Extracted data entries
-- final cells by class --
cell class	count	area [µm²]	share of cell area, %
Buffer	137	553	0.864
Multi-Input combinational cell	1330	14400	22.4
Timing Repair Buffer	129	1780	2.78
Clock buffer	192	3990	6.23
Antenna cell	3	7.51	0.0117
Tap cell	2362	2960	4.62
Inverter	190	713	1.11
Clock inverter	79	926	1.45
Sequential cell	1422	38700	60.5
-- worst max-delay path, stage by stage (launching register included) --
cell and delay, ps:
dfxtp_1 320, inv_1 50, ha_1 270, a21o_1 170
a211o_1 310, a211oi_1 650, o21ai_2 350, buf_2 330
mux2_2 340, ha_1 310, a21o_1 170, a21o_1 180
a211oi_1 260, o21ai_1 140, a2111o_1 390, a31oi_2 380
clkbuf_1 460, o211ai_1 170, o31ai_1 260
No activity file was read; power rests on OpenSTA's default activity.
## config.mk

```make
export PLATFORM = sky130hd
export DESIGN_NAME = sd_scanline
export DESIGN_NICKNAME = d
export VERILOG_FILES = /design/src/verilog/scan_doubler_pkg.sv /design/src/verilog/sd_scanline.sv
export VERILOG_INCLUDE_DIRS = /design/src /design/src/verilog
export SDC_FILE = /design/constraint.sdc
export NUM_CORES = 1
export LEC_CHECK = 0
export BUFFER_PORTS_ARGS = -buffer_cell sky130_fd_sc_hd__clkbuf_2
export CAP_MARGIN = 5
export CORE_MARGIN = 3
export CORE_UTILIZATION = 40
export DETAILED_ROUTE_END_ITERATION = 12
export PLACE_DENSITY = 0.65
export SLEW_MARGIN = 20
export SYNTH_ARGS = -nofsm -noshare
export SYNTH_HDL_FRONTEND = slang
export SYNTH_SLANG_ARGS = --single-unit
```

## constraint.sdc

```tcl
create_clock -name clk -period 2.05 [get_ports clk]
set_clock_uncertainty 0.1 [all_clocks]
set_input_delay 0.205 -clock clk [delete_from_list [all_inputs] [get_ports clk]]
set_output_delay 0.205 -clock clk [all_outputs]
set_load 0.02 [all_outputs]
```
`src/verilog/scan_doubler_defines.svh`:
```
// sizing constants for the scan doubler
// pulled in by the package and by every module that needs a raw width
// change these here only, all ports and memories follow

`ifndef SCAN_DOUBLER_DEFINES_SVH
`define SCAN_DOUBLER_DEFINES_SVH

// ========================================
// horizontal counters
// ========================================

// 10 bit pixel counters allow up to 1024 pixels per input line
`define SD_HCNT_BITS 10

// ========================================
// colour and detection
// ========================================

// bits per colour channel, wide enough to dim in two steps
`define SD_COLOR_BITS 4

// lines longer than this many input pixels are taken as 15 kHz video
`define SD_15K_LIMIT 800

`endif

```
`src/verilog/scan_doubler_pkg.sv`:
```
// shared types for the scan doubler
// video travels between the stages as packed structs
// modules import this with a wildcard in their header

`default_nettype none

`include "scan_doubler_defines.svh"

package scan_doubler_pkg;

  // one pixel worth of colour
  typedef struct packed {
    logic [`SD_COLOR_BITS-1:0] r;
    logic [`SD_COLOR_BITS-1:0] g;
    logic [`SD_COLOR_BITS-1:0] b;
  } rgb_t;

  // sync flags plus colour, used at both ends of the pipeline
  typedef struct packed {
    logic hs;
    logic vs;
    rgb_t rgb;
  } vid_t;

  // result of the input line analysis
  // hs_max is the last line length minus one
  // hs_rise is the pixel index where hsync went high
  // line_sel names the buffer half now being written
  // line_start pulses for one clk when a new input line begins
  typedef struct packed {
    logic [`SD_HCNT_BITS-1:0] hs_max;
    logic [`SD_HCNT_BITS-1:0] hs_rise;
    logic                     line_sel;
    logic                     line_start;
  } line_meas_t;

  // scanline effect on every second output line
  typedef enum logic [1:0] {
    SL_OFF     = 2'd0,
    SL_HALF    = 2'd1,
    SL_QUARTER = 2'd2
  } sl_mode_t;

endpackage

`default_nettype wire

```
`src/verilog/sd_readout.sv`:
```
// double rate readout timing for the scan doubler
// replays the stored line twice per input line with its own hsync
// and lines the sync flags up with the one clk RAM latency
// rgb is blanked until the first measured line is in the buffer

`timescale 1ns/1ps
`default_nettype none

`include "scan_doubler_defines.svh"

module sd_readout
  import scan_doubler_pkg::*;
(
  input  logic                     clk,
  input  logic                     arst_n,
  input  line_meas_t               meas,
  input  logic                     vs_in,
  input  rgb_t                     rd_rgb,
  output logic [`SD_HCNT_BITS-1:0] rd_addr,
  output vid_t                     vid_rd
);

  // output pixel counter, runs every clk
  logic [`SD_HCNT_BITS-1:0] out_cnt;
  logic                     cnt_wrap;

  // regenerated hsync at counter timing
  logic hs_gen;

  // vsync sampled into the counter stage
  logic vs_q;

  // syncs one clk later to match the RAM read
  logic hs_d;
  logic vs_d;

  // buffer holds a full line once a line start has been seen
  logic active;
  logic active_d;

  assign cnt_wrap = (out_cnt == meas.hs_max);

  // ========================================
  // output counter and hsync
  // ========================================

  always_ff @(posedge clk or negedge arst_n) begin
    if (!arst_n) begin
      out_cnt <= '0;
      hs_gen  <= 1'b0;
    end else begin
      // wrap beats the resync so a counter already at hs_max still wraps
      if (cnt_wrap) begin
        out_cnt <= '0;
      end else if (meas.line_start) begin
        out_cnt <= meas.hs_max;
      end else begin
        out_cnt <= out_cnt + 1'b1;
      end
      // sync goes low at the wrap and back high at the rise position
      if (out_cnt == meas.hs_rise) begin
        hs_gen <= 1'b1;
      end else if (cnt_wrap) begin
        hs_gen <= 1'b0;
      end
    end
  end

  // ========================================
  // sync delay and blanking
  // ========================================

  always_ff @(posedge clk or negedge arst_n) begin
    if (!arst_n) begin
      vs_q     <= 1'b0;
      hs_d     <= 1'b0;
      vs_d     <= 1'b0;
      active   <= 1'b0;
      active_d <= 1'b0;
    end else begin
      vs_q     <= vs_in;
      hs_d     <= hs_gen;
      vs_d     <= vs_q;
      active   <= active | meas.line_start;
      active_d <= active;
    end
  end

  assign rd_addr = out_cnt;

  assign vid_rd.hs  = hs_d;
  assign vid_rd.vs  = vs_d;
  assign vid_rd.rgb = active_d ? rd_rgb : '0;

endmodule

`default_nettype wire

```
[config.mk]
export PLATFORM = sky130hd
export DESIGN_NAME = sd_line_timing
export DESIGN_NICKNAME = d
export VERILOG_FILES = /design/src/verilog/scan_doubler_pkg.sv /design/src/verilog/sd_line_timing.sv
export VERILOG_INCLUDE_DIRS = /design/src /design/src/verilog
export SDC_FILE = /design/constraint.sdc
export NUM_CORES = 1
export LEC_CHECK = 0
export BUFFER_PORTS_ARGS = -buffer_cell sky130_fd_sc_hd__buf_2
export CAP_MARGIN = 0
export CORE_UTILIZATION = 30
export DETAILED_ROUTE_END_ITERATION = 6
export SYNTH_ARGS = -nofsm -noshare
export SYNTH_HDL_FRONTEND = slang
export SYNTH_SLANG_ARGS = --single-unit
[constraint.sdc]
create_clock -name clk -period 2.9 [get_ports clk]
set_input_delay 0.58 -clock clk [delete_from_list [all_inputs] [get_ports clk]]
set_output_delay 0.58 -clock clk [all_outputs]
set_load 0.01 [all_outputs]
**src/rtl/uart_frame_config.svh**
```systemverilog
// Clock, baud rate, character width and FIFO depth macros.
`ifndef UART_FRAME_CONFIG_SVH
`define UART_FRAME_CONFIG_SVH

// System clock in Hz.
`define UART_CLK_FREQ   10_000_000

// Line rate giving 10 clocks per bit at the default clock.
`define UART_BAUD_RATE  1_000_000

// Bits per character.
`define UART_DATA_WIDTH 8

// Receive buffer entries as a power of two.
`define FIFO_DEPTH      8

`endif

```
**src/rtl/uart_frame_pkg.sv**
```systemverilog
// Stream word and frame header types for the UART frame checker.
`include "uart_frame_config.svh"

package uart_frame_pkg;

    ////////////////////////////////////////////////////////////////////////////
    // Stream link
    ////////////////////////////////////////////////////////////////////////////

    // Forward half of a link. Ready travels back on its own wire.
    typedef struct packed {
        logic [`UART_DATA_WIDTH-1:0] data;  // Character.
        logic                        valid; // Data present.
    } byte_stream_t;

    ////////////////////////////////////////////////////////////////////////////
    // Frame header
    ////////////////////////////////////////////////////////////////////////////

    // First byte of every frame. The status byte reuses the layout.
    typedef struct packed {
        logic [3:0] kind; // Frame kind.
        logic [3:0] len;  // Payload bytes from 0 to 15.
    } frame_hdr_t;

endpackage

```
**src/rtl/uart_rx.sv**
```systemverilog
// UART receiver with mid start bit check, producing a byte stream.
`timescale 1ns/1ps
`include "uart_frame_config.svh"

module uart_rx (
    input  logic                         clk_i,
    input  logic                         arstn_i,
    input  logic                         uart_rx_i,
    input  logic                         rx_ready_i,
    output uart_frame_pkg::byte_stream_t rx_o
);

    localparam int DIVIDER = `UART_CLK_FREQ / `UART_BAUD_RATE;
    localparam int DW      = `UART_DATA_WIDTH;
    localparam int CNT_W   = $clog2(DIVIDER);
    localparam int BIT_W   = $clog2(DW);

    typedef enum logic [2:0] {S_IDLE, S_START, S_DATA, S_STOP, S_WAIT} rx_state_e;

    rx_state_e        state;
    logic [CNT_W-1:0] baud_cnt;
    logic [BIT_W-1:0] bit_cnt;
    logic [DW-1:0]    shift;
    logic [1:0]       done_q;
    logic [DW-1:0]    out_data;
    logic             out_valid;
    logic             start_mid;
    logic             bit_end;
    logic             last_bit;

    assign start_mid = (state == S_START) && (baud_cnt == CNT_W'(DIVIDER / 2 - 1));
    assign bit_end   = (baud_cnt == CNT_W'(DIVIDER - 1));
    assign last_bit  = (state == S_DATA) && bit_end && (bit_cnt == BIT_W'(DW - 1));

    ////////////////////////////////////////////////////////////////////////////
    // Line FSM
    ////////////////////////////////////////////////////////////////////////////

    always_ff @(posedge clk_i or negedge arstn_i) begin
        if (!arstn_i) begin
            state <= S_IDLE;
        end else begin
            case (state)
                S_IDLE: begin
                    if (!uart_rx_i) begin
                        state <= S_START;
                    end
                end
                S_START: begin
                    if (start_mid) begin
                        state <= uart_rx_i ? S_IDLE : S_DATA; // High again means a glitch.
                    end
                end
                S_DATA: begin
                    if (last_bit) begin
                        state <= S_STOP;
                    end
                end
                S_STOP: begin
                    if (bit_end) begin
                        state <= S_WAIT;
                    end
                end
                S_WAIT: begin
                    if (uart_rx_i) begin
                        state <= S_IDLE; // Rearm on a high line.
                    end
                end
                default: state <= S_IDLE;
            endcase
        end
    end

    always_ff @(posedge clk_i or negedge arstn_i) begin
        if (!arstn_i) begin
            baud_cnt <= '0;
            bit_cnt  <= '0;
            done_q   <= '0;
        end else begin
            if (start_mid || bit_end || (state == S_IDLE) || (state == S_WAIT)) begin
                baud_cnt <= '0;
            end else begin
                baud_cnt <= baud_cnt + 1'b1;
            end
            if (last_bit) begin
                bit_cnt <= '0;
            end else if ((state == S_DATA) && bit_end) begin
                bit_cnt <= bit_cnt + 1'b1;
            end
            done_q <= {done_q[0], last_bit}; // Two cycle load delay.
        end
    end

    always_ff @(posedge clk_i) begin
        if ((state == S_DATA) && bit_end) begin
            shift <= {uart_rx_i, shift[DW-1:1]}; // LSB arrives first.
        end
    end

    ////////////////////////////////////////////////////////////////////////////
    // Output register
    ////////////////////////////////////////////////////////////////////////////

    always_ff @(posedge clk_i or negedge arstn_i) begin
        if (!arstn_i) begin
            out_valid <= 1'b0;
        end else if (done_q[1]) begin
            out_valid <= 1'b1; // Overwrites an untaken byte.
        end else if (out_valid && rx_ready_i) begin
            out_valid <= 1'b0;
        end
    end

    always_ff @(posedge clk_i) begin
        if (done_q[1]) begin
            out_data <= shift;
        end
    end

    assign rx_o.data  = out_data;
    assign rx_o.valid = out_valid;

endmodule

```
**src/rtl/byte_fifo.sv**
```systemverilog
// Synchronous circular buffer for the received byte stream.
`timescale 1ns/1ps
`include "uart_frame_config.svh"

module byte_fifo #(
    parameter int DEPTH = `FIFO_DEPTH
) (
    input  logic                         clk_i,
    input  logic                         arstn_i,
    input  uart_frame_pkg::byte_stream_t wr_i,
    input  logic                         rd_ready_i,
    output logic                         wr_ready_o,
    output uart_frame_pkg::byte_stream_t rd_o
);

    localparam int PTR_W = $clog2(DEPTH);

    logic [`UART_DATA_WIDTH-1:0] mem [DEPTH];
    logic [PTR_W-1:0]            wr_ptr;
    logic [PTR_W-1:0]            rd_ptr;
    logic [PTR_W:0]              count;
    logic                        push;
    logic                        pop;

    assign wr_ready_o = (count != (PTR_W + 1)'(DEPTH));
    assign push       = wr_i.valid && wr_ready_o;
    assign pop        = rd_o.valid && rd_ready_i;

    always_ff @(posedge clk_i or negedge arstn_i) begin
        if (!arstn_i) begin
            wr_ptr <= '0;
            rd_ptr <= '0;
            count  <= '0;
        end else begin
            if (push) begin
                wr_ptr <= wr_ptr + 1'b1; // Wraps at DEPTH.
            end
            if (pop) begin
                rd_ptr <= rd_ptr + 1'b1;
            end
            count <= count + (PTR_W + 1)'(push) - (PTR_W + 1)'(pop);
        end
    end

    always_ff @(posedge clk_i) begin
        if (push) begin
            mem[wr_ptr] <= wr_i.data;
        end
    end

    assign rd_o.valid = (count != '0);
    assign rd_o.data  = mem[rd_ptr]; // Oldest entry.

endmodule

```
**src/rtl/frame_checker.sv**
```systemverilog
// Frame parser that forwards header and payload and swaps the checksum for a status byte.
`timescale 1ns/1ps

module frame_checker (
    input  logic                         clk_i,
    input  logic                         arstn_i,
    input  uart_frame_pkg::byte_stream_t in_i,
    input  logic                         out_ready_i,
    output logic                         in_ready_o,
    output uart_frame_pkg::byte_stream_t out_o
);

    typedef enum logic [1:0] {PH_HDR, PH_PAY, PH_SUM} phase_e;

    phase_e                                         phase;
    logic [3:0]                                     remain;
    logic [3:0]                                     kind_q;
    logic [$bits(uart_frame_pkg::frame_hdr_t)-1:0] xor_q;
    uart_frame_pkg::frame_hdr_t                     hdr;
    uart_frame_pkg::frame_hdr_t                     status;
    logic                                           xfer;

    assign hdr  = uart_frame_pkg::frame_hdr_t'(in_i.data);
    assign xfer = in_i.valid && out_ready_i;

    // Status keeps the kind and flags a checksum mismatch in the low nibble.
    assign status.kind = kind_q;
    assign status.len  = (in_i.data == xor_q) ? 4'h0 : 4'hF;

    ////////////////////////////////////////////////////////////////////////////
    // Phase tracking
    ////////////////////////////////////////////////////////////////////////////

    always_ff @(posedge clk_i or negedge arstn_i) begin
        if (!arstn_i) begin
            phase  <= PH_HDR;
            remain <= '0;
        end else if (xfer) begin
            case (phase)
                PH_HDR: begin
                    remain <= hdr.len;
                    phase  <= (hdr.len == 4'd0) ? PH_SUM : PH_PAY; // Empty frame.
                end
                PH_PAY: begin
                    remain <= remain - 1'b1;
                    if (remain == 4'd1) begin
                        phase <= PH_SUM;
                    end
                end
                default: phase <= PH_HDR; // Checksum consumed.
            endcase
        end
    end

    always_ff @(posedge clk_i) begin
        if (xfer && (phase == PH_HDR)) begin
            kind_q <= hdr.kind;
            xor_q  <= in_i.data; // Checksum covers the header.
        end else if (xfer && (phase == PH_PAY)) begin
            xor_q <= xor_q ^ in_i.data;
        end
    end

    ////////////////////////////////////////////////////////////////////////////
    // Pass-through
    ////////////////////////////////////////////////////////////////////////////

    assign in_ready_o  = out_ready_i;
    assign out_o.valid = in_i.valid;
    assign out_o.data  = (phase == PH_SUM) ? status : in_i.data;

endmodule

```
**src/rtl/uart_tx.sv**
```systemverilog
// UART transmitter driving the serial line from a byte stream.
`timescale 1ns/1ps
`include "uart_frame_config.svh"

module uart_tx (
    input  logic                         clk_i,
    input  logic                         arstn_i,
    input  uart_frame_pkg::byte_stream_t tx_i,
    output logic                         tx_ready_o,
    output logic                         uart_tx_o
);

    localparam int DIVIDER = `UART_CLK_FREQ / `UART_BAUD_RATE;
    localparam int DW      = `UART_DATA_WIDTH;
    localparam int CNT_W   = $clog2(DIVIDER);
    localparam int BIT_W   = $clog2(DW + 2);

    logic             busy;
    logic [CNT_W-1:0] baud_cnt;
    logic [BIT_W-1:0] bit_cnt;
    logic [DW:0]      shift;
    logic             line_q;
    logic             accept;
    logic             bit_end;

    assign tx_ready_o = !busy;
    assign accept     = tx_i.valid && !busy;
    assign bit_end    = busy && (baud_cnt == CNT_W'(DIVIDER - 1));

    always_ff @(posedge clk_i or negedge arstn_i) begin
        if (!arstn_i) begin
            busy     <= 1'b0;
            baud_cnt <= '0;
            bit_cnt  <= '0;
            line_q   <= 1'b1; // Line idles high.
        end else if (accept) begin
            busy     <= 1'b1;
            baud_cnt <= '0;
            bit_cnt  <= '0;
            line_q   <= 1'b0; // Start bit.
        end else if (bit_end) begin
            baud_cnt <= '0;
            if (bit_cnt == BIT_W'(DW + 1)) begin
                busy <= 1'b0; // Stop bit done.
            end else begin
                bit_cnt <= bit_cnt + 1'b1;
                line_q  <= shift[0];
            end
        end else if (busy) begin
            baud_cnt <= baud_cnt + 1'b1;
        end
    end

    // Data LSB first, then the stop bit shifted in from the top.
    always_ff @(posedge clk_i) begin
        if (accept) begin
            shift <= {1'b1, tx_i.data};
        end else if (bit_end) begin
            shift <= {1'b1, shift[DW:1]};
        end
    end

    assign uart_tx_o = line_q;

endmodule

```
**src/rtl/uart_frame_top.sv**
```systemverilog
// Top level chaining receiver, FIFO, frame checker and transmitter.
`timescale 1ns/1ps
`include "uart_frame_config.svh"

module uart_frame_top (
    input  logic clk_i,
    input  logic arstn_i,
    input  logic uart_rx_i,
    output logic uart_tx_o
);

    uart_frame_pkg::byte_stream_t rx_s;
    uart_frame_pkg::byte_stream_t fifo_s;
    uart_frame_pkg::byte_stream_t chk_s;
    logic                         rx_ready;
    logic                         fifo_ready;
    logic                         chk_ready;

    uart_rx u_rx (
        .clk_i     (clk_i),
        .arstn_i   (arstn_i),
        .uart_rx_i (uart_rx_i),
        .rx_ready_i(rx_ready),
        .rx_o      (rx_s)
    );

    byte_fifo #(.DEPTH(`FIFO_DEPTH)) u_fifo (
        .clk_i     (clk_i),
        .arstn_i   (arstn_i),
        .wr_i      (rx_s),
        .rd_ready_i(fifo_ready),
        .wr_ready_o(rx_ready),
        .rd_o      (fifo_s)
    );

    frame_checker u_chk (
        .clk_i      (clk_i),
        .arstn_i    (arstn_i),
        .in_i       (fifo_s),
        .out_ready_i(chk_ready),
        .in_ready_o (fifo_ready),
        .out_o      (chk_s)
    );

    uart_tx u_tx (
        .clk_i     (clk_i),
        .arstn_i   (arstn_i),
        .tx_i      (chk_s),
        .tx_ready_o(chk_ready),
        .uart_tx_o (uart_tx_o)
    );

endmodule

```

■ **Aim of the exercise**:
Working through the entries above, copy every line in which "that" is found.

■ **Answer**:
// pulled in by the package and by every module that needs a raw width
// Frame parser that forwards header and payload and swaps the checksum for a status byte.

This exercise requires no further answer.